Y a veces pienso que un vínculo entre ellos, casi tan fuerte como su devoción a la causa de los trabajadores, era su inmenso sentido del humor. Seguramente dos personas nunca disfrutaron más una broma que estos dos. Muchas veces los vi —especialmente si la ocasión exigía decoro y seriedad— reírse hasta que las lágrimas les corrieran por las mejillas, pero incluso los que se sorprendían por esa horrible frivolidad no podían más que elegir reírse con ellos. Y cuántas veces noté que no se atrevían a mirarse, sabiendo que una vez que lo hicieran se reirían sin control. Ver a estos dos con los ojos fijos en nada más que en el otro, como si fueren escolares, sofocados por una risa reprimida que al final a pesar de todos los esfuerzos brotaría, es un recuerdo que no cambiaría por todos los millones que a veces se me atribuyen haber heredado. Sí, a pesar de todo el sufrimiento, los dolores y las decepciones eran una pareja feliz, y el amargado Júpiter Tronante no es más que una ficción de la burguesía. Y si durante los años de lucha hubo muchas desilusiones, si se enfrentaban a una inmensa ingratitud, tenían lo que pocos tienen, una amistad real. Ahí donde se conoce el nombre de Marx, también se conoce el de Frederick Engels. Y los que conocieron a Marx en su casa, también recuerdan el nombre de la mujer más noble que alguna vez vivió, el honorable nombre de Helene Demuth.

A los que estudian la naturaleza humana no les parecerá extraño que este hombre, que era un luchador, haya sido al mismo tiempo el más amable y gentil de todos. Entenderán que podía odiar con tanta intensidad solo porque podía amar con la misma profundidad; que si su pluma incisiva podía aprisionar un alma en el infierno con tanta seguridad como el mismo Dante, es porque era tierno y sincero; si su humor sarcástico podía morder como ácido corrosivo, ese mismo humor podía ser un bálsamo para los que estaban afligidos y en problemas.

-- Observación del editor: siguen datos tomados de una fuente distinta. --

==> src/rtl/multicycle_mainfsm.sv <==
// -----------------------------------------------------------------------------
// multicycle_mainfsm
//
// Main control FSM for the multicycle ARM datapath, with the ALU decoder.
// It sequences fetch, decode, memory and ALU phases over the single shared
// ALU/memory port. It emits per-state datapath selects plus raw RegW, MemW,
// Branch and FlagW requests. The condition-check logic gates those requests
// downstream, so this block never looks at the flags.
//
// Ports:
//   clk         rising-edge clock
//   reset       synchronous, active-high reset; forces FETCH
//   Op          Instr[27:26]: 00 data-proc, 01 memory, 10 branch, 11 undefined
//   Funct       Instr[25:20]: [5]=I, [4:1]=cmd, [0]=S (data-proc) / L (memory)
//   IRWrite     load the instruction register
//   NextPC      unconditional PC update (fetch)
//   AdrSrc      memory address select: 0=PC, 1=ALU result
//   ALUSrcA     ALU A select: 00=RD1, 01=PC
//   ALUSrcB     ALU B select: 00=RD2/shifted, 01=ExtImm, 10=constant 4
//   ResultSrc   result select: 00=ALUOut, 01=Data, 10=ALU result direct
//   RegW        register write request (before the condition check)
//   MemW        memory write request (before the condition check)
//   Branch      branch request (before the condition check)
//   ALUControl  00 add, 01 sub, 10 and, 11 orr
//   FlagW       [1]=write N,Z; [0]=write C,V
//   Undef       undefined-instruction trap (only with MAINFSM_UNDEF_TRAP_EN)
//
// Optional feature (macro MAINFSM_UNDEF_TRAP_EN):
//   With the macro, an Op=11 instruction enters TRAP and asserts Undef until
//   reset. Without the macro, the instruction is skipped and the FSM returns to
//   FETCH straight after DECODE.
// -----------------------------------------------------------------------------
module multicycle_mainfsm (
    input  logic       clk,
    input  logic       reset,
    input  logic [1:0] Op,
    input  logic [5:0] Funct,
    output logic       IRWrite,
    output logic       NextPC,
    output logic       AdrSrc,
    output logic [1:0] ALUSrcA,
    output logic [1:0] ALUSrcB,
    output logic [1:0] ResultSrc,
    output logic       RegW,
    output logic       MemW,
    output logic       Branch,
    output logic [1:0] ALUControl,
    output logic [1:0] FlagW
`ifdef MAINFSM_UNDEF_TRAP_EN
    ,
    output logic       Undef
`endif
);

    typedef enum logic [3:0] {
        S_FETCH    = 4'd0,
        S_DECODE   = 4'd1,
        S_MEMADR   = 4'd2,
        S_MEMREAD  = 4'd3,
        S_MEMWB    = 4'd4,
        S_MEMWRITE = 4'd5,
        S_EXECUTER = 4'd6,
        S_EXECUTEI = 4'd7,
        S_ALUWB    = 4'd8,
        S_BRANCH   = 4'd9
`ifdef MAINFSM_UNDEF_TRAP_EN
        ,
        S_TRAP     = 4'd10
`endif
    } state_e;

    // These are the per-state control bits. They are registered together with
    // the state, so every output changes cleanly on the clock edge.
    typedef struct packed {
        logic       ir_write;
        logic       next_pc;
        logic       adr_src;
        logic [1:0] alu_src_a;
        logic [1:0] alu_src_b;
        logic [1:0] result_src;
        logic       reg_w;
        logic       mem_w;
        logic       branch;
        logic       alu_op;
`ifdef MAINFSM_UNDEF_TRAP_EN
        logic       undef;
`endif
    } ctrl_t;

    localparam logic [3:0] CMD_AND = 4'b0000;
    localparam logic [3:0] CMD_SUB = 4'b0010;
    localparam logic [3:0] CMD_ADD = 4'b0100;
    localparam logic [3:0] CMD_CMP = 4'b1010;
    localparam logic [3:0] CMD_ORR = 4'b1100;

    state_e state_q, state_d;
    ctrl_t  ctrl_q, ctrl_d;

    logic [3:0] cmd;
    logic       s_bit;

    assign cmd   = Funct[4:1];
    assign s_bit = Funct[0];

    // Control word for a given state. ALUWB needs cmd so that CMP can
    // suppress the register write. cmd comes from the IR, which holds it
    // stable across the whole instruction.
    function automatic ctrl_t decode_state(input state_e s, input logic [3:0] c);
        ctrl_t r;
        // NOTE: start from all-zero so every field is assigned on every path;
        // combinational logic with an unassigned path infers a latch.
        r = '0;
        case (s)
            S_FETCH: begin
                r.ir_write   = 1'b1;
                r.next_pc    = 1'b1;
                r.alu_src_a  = 2'b01;
                r.alu_src_b  = 2'b10;
                r.result_src = 2'b10;
            end
            S_DECODE: begin
                r.alu_src_a  = 2'b01;
                r.alu_src_b  = 2'b10;
                r.result_src = 2'b10;
            end
            S_MEMADR: begin
                r.alu_src_b  = 2'b01;
            end
            S_MEMREAD: begin
                r.adr_src    = 1'b1;
            end
            S_MEMWB: begin
                r.result_src = 2'b01;
                r.reg_w      = 1'b1;
            end
            S_MEMWRITE: begin
                r.adr_src    = 1'b1;
                r.mem_w      = 1'b1;
            end
            S_EXECUTER: begin
                r.alu_op     = 1'b1;
            end
            S_EXECUTEI: begin
                r.alu_src_b  = 2'b01;
                r.alu_op     = 1'b1;
            end
            S_ALUWB: begin
                r.reg_w      = (c != CMD_CMP);
            end
            S_BRANCH: begin
                r.alu_src_b  = 2'b01;
                r.result_src = 2'b10;
                r.branch     = 1'b1;
            end
`ifdef MAINFSM_UNDEF_TRAP_EN
            S_TRAP: begin
                r.undef      = 1'b1;
            end
`endif
            default: r = '0;
        endcase
        return r;
    endfunction

    // Next-state logic.
    always_comb begin
        state_d = S_FETCH;
        case (state_q)
            S_FETCH:  state_d = S_DECODE;
            S_DECODE: begin
                case (Op)
                    2'b00:   state_d = Funct[5] ? S_EXECUTEI : S_EXECUTER;
                    2'b01:   state_d = S_MEMADR;
                    2'b10:   state_d = S_BRANCH;
`ifdef MAINFSM_UNDEF_TRAP_EN
                    default: state_d = S_TRAP;
`else
                    default: state_d = S_FETCH;
`endif
                endcase
            end
            S_MEMADR:   state_d = Funct[0] ? S_MEMREAD : S_MEMWRITE;
            S_MEMREAD:  state_d = S_MEMWB;
            S_EXECUTER: state_d = S_ALUWB;
            S_EXECUTEI: state_d = S_ALUWB;
`ifdef MAINFSM_UNDEF_TRAP_EN
            S_TRAP:     state_d = S_TRAP;
`endif
            // MEMWB, MEMWRITE, ALUWB, BRANCH and any unencoded value go to FETCH.
            default:    state_d = S_FETCH;
        endcase
    end

    // The outputs are decoded from the next state, so the registered copy
    // always matches the state it is stored with.
    assign ctrl_d = decode_state(state_d, cmd);

    // State register and registered control outputs.
    always_ff @(posedge clk) begin
        // NOTE: sequential state uses non-blocking assignments so that every
        // flop samples values from before the edge, whatever the statement order.
        if (reset) begin
            state_q <= S_FETCH;
            ctrl_q  <= decode_state(S_FETCH, 4'b0000);
        end else begin
            state_q <= state_d;
            ctrl_q  <= ctrl_d;
        end
    end

    // ALU decoder. This is the only path from an input to an output; it is
    // qualified by the registered ALUOp bit.
    always_comb begin
        ALUControl = 2'b00;
        FlagW      = 2'b00;
        if (ctrl_q.alu_op) begin
            case (cmd)
                CMD_ADD: ALUControl = 2'b00;
                CMD_SUB: ALUControl = 2'b01;
                CMD_AND: ALUControl = 2'b10;
                CMD_ORR: ALUControl = 2'b11;
                CMD_CMP: ALUControl = 2'b01;
                default: ALUControl = 2'b00;
            endcase
            FlagW[1] = s_bit;
            FlagW[0] = s_bit & ((cmd == CMD_ADD) || (cmd == CMD_SUB) || (cmd == CMD_CMP));
            // CMP exists only to set flags, so it writes all of them even with S=0.
            if (cmd == CMD_CMP) begin
                FlagW = 2'b11;
            end
        end
    end

    assign IRWrite   = ctrl_q.ir_write;
    assign NextPC    = ctrl_q.next_pc;
    assign AdrSrc    = ctrl_q.adr_src;
    assign ALUSrcA   = ctrl_q.alu_src_a;
    assign ALUSrcB   = ctrl_q.alu_src_b;
    assign ResultSrc = ctrl_q.result_src;
    assign RegW      = ctrl_q.reg_w;
    assign MemW      = ctrl_q.mem_w;
    assign Branch    = ctrl_q.branch;
`ifdef MAINFSM_UNDEF_TRAP_EN
    assign Undef     = ctrl_q.undef;
`endif

endmodule

==> config.mk <==
export PLATFORM = sky130hd
export DESIGN_NAME = multicycle_mainfsm
export DESIGN_NICKNAME = d
export VERILOG_FILES = /design/src/rtl/multicycle_mainfsm.sv
export SDC_FILE = /design/constraint.sdc
export NUM_CORES = 1
export LEC_CHECK = 0
export CAP_MARGIN = 20
export CORE_ASPECT_RATIO = 1.75
export CORE_MARGIN = 10
export CORE_UTILIZATION = 25
export CTS_CLUSTER_SIZE = 25
export DETAILED_ROUTE_END_ITERATION = 8
export PLACE_DENSITY = 0.48
export SLEW_MARGIN = 20
export SYNTH_ARGS = -nofsm -noshare
export SYNTH_HDL_FRONTEND = slang
export SYNTH_SLANG_ARGS = --single-unit
==> constraint.sdc <==
create_clock -name clk -period 1.9 [get_ports clk]
set_input_delay 0.285 -clock clk [delete_from_list [all_inputs] [get_ports clk]]
set_output_delay 0.285 -clock clk [all_outputs]
set_load 0.02 [all_outputs]
Word-level counts from Yosys, hierarchy flattened:

Index checks and enable logic that the tools add are counted.

* bits in registers: 17
* input port bits: 10
* output and inout port bits: 16
* logic and storage cells: 63

* equal/unequal tests: 21
* muxes and demuxes: 17
* bitwise logic cells: 1
* reductions and logical operators: 13

Operators with widths (count)
* == test 4 x 3 -> 1 bit, second input constant: 7
* == test 4 x 2 -> 1 bit, second input constant: 5
* case mux 4 bit (5 select lines): 1
* == test 4 bit, second input constant: 4
* logical NOT 4 bit: 3
* case mux 4 bit (3 select lines): 1
* OR reduction 2 bit: 5
* == test 4 x 1 -> 1 bit, second input constant: 2
* two-way mux 2 bit: 4
* case mux 2 bit (2 select lines): 2
* two-way mux 1 bit: 6
* case mux 2 bit (3 select lines): 1
* OR reduction 3 bit: 2
* inequality test 4 bit, second input constant: 1
* two-way mux 3 bit: 1
* == test 2 x 1 -> 1 bit, second input constant: 1
* == test 2 bit, second input constant: 1
* logical NOT 2 bit: 1
* logical OR 1 bit: 2
* case mux 1 bit (2 select lines): 1
* AND 1 bit: 1

Depth between registers and ports, before layout:

Gate-level depths: netlist of the first run.

* word-level depth: 6
* gate-level depth with buffers: 5
* depth with buffers taken out: 4

Least setup slack after synthesis of the first run:

Ideal clock, no wire load.

* path type: register -> register
* start point: reg state_q[1]
* end point: reg ctrl_q, in the netlist RegW
* data arrival time: 1.447 ns
* data required time: 1.797 ns
* slack: 0.349 ns
* cell stages (with the launch flop): 6
* buffers on the path: 1
* cell sequence: dfxtp_1 > buf_6 > nor4b_4 > a22oi_2 > or3_1 > a2111oi_2

* cells in the longest elaborated chain, start to end: 5
* elaborated cells on any way between the ends: 11
* classes of those cells: eq/ne (7); mux (2); reduce/logical (2)

RTL lines
* from (decl): line 96 `state_e state_q, state_d;`
* from (signal assigned): line 206 `state_q <= state_d;`
* == test 4 x 3 -> 1 bit: line 168 `case (state_q)`
* OR reduction 2 bit (no source line)
* case mux 4 bit (5 select lines) *: line 168
* == test 4 bit or == test 4 x 3 -> 1 bit (tied branches): line 113 `case (s)`
* case mux 1 bit (2 select lines) *: line 113
* to (signal assigned): line 204 `ctrl_q <= decode_state(S_FETCH, 4'b0000);`
* to (signal assigned): line 207 `ctrl_q <= ctrl_d;`
* to (decl): line 97 `ctrl_t ctrl_q, ctrl_d;`

Mark *: on every way between the ends. The rest lies on a longest branch, timed or not.
A chain may end at the register's enable or synchronous reset.

Final worst setup path of the first run:

* start point: in Funct[3]
* end point: out FlagW[0]

* cells in the longest elaborated chain, start to end: 6
* elaborated cells on any way between the ends: 8
* classes of those cells: eq/ne (3); mux (2); bitwise (1); reduce/logical (2)

RTL lines
* from (decl): line 37 `input logic [5:0] Funct,`
* == test 4 x 3 -> 1 bit or == test 4 x 2 -> 1 bit (tied branches): line 226 `FlagW[0] = s_bit & ((cmd == CMD_ADD) || (cmd == CMD_SUB) || (cmd == CMD_CMP));`
* logical OR 1 bit (2 in series): line 226
* AND 1 bit: line 226
* two-way mux 2 bit *: line 228 `if (cmd == CMD_CMP) begin`
* two-way mux 2 bit *: line 216 `if (ctrl_q.alu_op) begin`
* to (decl): line 48 `output logic [1:0] FlagW`

Marks and branches as above.

==> impl_metrics.toml, run 1 <==
[timing]
finalCritPeriodShare = 0.975
hold_viol_final = 0
layout_setup_ws_ns = 0.0471
fmax_ghz = 0.540
finalClockSkew_ns = 0.00340
period_needed_ns = 1.85
fin_setup_tns_ns = 0
drv_slew = 0
finalHoldWorstSlack_ns = 0.588
setup_violations = 0

[global_route]
grt_usage = 0.0697
antenna_found_initial = 0
grt_overflow = 0
grt_pass1_vias = 643
grt_pass1_wl_um = 2950
grt_max_degree = 14

[clock_tree]
tritoncts = "built"
cts_buffers = 3
htreeDepth = 1
cts.clk_slew.worst_paths_ns = 0.05
clock_path_buffers = 2
hold_buffers = 0
clkLatencyLatePin_ns = 0.25
cts.sinks = 15
clock-root-buffer = "clkbuf_8"

[routing]
drc = 0
top_layer = "met4"
ant_nets = 0
wl_met1_um = 658
avgViaCountPerCell = 4.70
drt_iter0_markers = 5
wl_met3_um = 100
route.met2.wl_um = 1010
first_pass_iters = 4
wirelength_um = 1820
vias = 625
wl_per_cell_um = 13.7

[floorplanning]
die_area_um2 = 5520
io_pins = 26
start_util = 0.262
num_rows = 25
core_area_um2 = 2750
die-height_um = 91.1
die_w_um = 60.6

[logic_synthesis]
syn-cell-area_um2 = 722
avgSynthCellArea_um2 = 9.89
ys_types = 34
ys_seq_elements = 15
syn_nets = 83
synth_edf_count = 0
async_flop_share = 0
synth_flop_cell = "dfxtp_1"
yosys_warnings = 0
netlist_instances = 73
ys_seq_area_frac = 0.416

[hold_path]
hold_class = "reg2reg"

[setup_path]
rrSetupSlack_ns = 0.28
path_cells = "clkdlybuf4s50_1 > or3b_4 > a21oi_2 > and2_1 > buf_4"
end_kind = "output pin"
cp_slowest_cell = "clkdlybuf4s50_1"
critical_path_class = "in2out"
required_ns = 1.62
arrival_ns = 1.57
startpoint_type = "primary input"
cpPeakStageDelay_ns = 0.49
path_max_fanout = 3

[layout]
final_area_um2 = 1080
diodes = 0
drive_above_1_share = 0.264
final_common_cell = "clkdlybuf4s50_1"
nets = 117
fillCellCount = 293
area_growth_pct = 49.7
final_cells = 133
final_util = 0.393
layout_common_cells = "20 x clkdlybuf4s50_1, 15 x dfxtp_1, 15 x buf_4"

[place]
post-place-ws_ns = -0.520
place.gp.congestion = 0.834
placed_cell_area_um2 = 1030
place_hpwl_um = 1500
place_inst = 128
port_buffers = 24

[pwr]
p_leak_nw = 0.419
vdd_drop_max_uv = 332
p_total_mw = 0.808
powerDensity_nw_per_um2 = 748

[job]
max-cap-violations = 0

[outcome]
status = "finished clean"
synthesized netlist by cell type, types with 2 or more instances:
library cell	number	area, um2
dfxtp_1	15	300
buf_4	7	52.6
nor2_1	5	18.8
nand2b_1	4	25.0
nand2_1	3	11.3
or3_1	3	18.8
a211oi_1	2	15.0
a21oi_1	2	10.0
nand3b_1	2	15.0
nor3_1	2	10.0
nor3b_1	2	15.0
nor4_1	2	12.5
nor4b_1	2	17.5
o21a_1	2	15.0
flip-flops by register name (all words and copies together) (netlist names):
register   count
RegW           1
ctrl_q         1
Branch         1
AdrSrc         1
ALUSrcB        2
IRWrite        1
ResultSrc      2
MemW           1
ALUSrcA        1
state_q        4
where the power goes:
part,leakage (nW),switching [mW],internal [mW]
clock,0.0228,0.106,0.148
combinational,0.274,0.0929,0.109
sequential,0.123,0.0155,0.337
total,0.419,0.214,0.594
timing repair:
item,CTS,global route
resized for setup,13,2
endpoints found under the setup margin,4,3
pin swaps,0,2
setup buffers,0,1
worst paths after layout:
path / cells past startpoint / end / from
hold reg to reg: 1 / state_q[3] / state_q[3]
setup reg to reg: 4 / RegW / state_q[1]
setup / recovery: 5 / FlagW[0] / Funct[3]
hold / removal: 1 / state_q[3] / state_q[3]
worst max-delay path: cells and delay by family:
kind	cells	cell delay (ns)
compound gates	1	0.15
buf+inv	2	0.62
simple gates	2	0.52
area by class of cell:
class | instances | area (um2) | share of cell area
multi-input combinational | 48 | 362 | 0.334
timing repair buffer | 38 | 337 | 0.311
sequential | 15 | 300 | 0.278
clock buffer | 4 | 45.0 | 0.0417
tap | 27 | 33.8 | 0.0312
inverter | 1 | 3.75 | 0.00347
cells by family (layout without fill, tap and decap cells):
kind of cell           after synthesis  count (layout)  share of synthesized area
AO/OA/AOI/OAI                       14              14                      0.173
other                                1               1                    0.00519
XOR/XNOR                             1               1                     0.0121
flip-flops                          15              15                      0.416
AND/OR/NAND/NOR                     32              32                      0.295
buffers and inverters               10              43                     0.0988
layer usage:
| layer | vias up | GRT usage |
|---|---|---|
| met5 | - | 0 |
| met4 | 0 | 0.0441 |
| met3 | 5 | 0.0195 |
| met2 | 12 | 0.122 |
| met1 | 283 | 0.0661 |
| li1 | 325 | - |
(Power assumes the default switching activity.)
==> run 2, diff against run 1 <==
CTS_BUF_LIST = sky130_fd_sc_hd__clkbuf_8   (was not set)
GPL_TIMING_DRIVEN = 1   (was not set)
==> run 2 against run 1 <==
Effect of this change:
- hold slack worse by 0.00085 ns
- utilization did not move
- final area stayed put
- combinational power hardly changed
- critical endpoint unchanged
- critical path type unchanged
- clock power fell by 2%
- sequential share of layout area did not move
- maximum frequency is the same
- via count up 0.16%
==> impl_metrics.toml, run 2 (synthesis results as in run 1) <==
[global_route]
grt_max_degree = 14
antenna_found_initial = 0
grt_overflow = 0
grt_pass1_vias = 643
grt_usage = 0.0697
grt_pass1_wl_um = 2950

[layout]
final_common_cell = "clkdlybuf4s50_1"
final-seq-area_um2 = 300
final_cells = 133
diodes = 0
final_area_um2 = 1080
layout_common_cells = "20 x clkdlybuf4s50_1, 15 x dfxtp_1, 15 x buf_4"
area_growth_pct = 49.7
nets = 117
largest_register_ffs = 4
fillCellCount = 293
drive_above_1_share = 0.264
multi_input_area_um2 = 362
largest-register = "state_q"
final_util = 0.393

[setup_path]
critical_path_class = "in2out"
critPathBufInv = 2
required_ns = 1.62
cp_slowest_cell = "clkdlybuf4s50_1"
cp_top_family = "buffers and inverters"
crit_path_start = "Funct[3]"
r2r-start = "state_q[1]"
path_cells = "clkdlybuf4s50_1 > or3b_4 > a21oi_2 > and2_1 > buf_4"
path_max_fanout = 3
arrival_ns = 1.57
startpoint_type = "primary input"
end_kind = "output pin"
cpPeakStageDelay_ns = 0.49

[routing]
vias = 626
drt_iter0_markers = 8
ant_nets = 0
first_pass_iters = 4
wl_per_cell_um = 13.7
avgViaCountPerCell = 4.71
drc = 0
wirelength_um = 1830

[floorplanning]
core_area_um2 = 2750
io_pins = 26
start_util = 0.262
die-height_um = 91.1
num_rows = 25
die_area_um2 = 5520
die_w_um = 60.6

[timing]
finalCritPeriodShare = 0.975
drv_slew = 0
period_needed_ns = 1.85
hold_viol_final = 0
layout_setup_ws_ns = 0.0471
fmax_ghz = 0.540
setup_violations = 0
finalClockSkew_ns = 0.00399

[outcome]
status = "finished clean"

[clock_tree]
clkLatencyLatePin_ns = 0.25
clock-root-buffer = "clkbuf_8"
cts.clk_slew.worst_paths_ns = 0.05
cts.sinks = 15
clock_path_buffers = 2
htreeDepth = 1
cts_buffers = 3
tritoncts = "built"
hold_buffers = 0

[pwr]
p_switching_mw = 0.215
powerDensity_nw_per_um2 = 744
clkPwrFrac = 0.311
intPower_mw = 0.588
p_sw_frac = 0.268
p_leak_nw = 0.423
vdd_drop_max_uv = 332
p_seq_frac = 0.438
p_comb_frac = 0.251

[place]
post-place-ws_ns = -0.520
placed_cell_area_um2 = 1030
place_hpwl_um = 1500
port_buffers = 24
place_inst = 128
place.gp.congestion = 0.834

[hold_path]
hp-start = "state_q[3]"
hold_class = "reg2reg"

[job]
max-cap-violations = 0
run 2: changes by cell type in the layout (fill, tap and decap cells not counted):
cell      previous run  this run
clkbuf_1             1         0
inv_1                1         2
run 2: worst register-to-register path: stages, from the launching register on:
cell and delay [ns]:
dfxtp_1 0.41, nor4b_4 0.33, a22oi_2 0.09, or3_1 0.33, a2111oi_2 0.35
run 2: per-stage QoR:
step                      setup TNS (ns)  hold WS [ns]  total power, mW
after global placement             -1.26         0.562            0.558
final                                  0         0.587            0.804
after global routing            -0.00312         0.617            0.847
after CTS                              0         0.578            0.814
after detailed placement           -1.37         0.571            0.560
after floorplan                        0         0.357            0.474
run 2: cell type report:
class | count | share of cell area
Clock inverter | 1 | 0.00347
Multi-Input combinational cell | 48 | 0.334
Clock buffer | 3 | 0.0382
Inverter | 1 | 0.00347
Timing Repair Buffer | 38 | 0.311
Sequential cell | 15 | 0.278
Tap cell | 27 | 0.0312
run 2: path summary, 6_finish.rpt:
| kind | slack (ns) | cells after the start | to |
|---|---|---|---|
| setup reg to reg | 0.28 | 4 | RegW |
| hold / removal | 0.59 | 1 | state_q[3] |
| setup / recovery | 0.05 | 5 | FlagW[0] |
| hold reg to reg | 0.59 | 1 | state_q[3] |
run 2: power by group through the flow:
stage	clock (mW)	sequential (mW)	combinational, mW
finish	0.250	0.352	0.202
global route	0.273	0.355	0.219
CTS	0.259	0.352	0.204
detailed placement	0	0.359	0.201
global placement	0	0.358	0.200
floorplan	0	0.362	0.111
run 2: what timing repair did:
action	CTS	global route
setup buffers	0	1
resized for setup	13	2
pin swaps	0	2
setup endpoints to repair	4	3
gates cloned	0	0
run 2: metal layers:
layer	up-vias	track usage	share of wire
li1	325	-	-
met1	284	0.0661	0.36
met2	12	0.122	0.56
met3	5	0.0195	0.055
met4	0	0.0441	0.026
met5	-	0	0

Mi madre murió en diciembre de 1881. Él, que nunca había estado separado de ella en la vida, la acompañó en la muerte quince meses después. Luego de la intermitente fiebre de la vida, ahora duermen bien. Si ella era una mujer ideal, él, bueno, él «era un hombre, ni más ni menos, como no volveremos a ver».[3]The Tragedy of Hamlet, Prince of Denmark (1611, La tragedia de Hamlet, príncipe de Dinamarca), acto 1, escena 2, de William Shakespeare.

Notas

Notas
1 Publicado originalmente en Viena como Karl Marx. Lose Blätter, en el Österreicher Arbeiter-Kalendar für das Jahr 1895, págs. 51-54.
2 Any Wife to Any Husband (1855, Cualquier esposa para cualquier marido), estrofa 11, de Robert Browning.
3 The Tragedy of Hamlet, Prince of Denmark (1611, La tragedia de Hamlet, príncipe de Dinamarca), acto 1, escena 2, de William Shakespeare.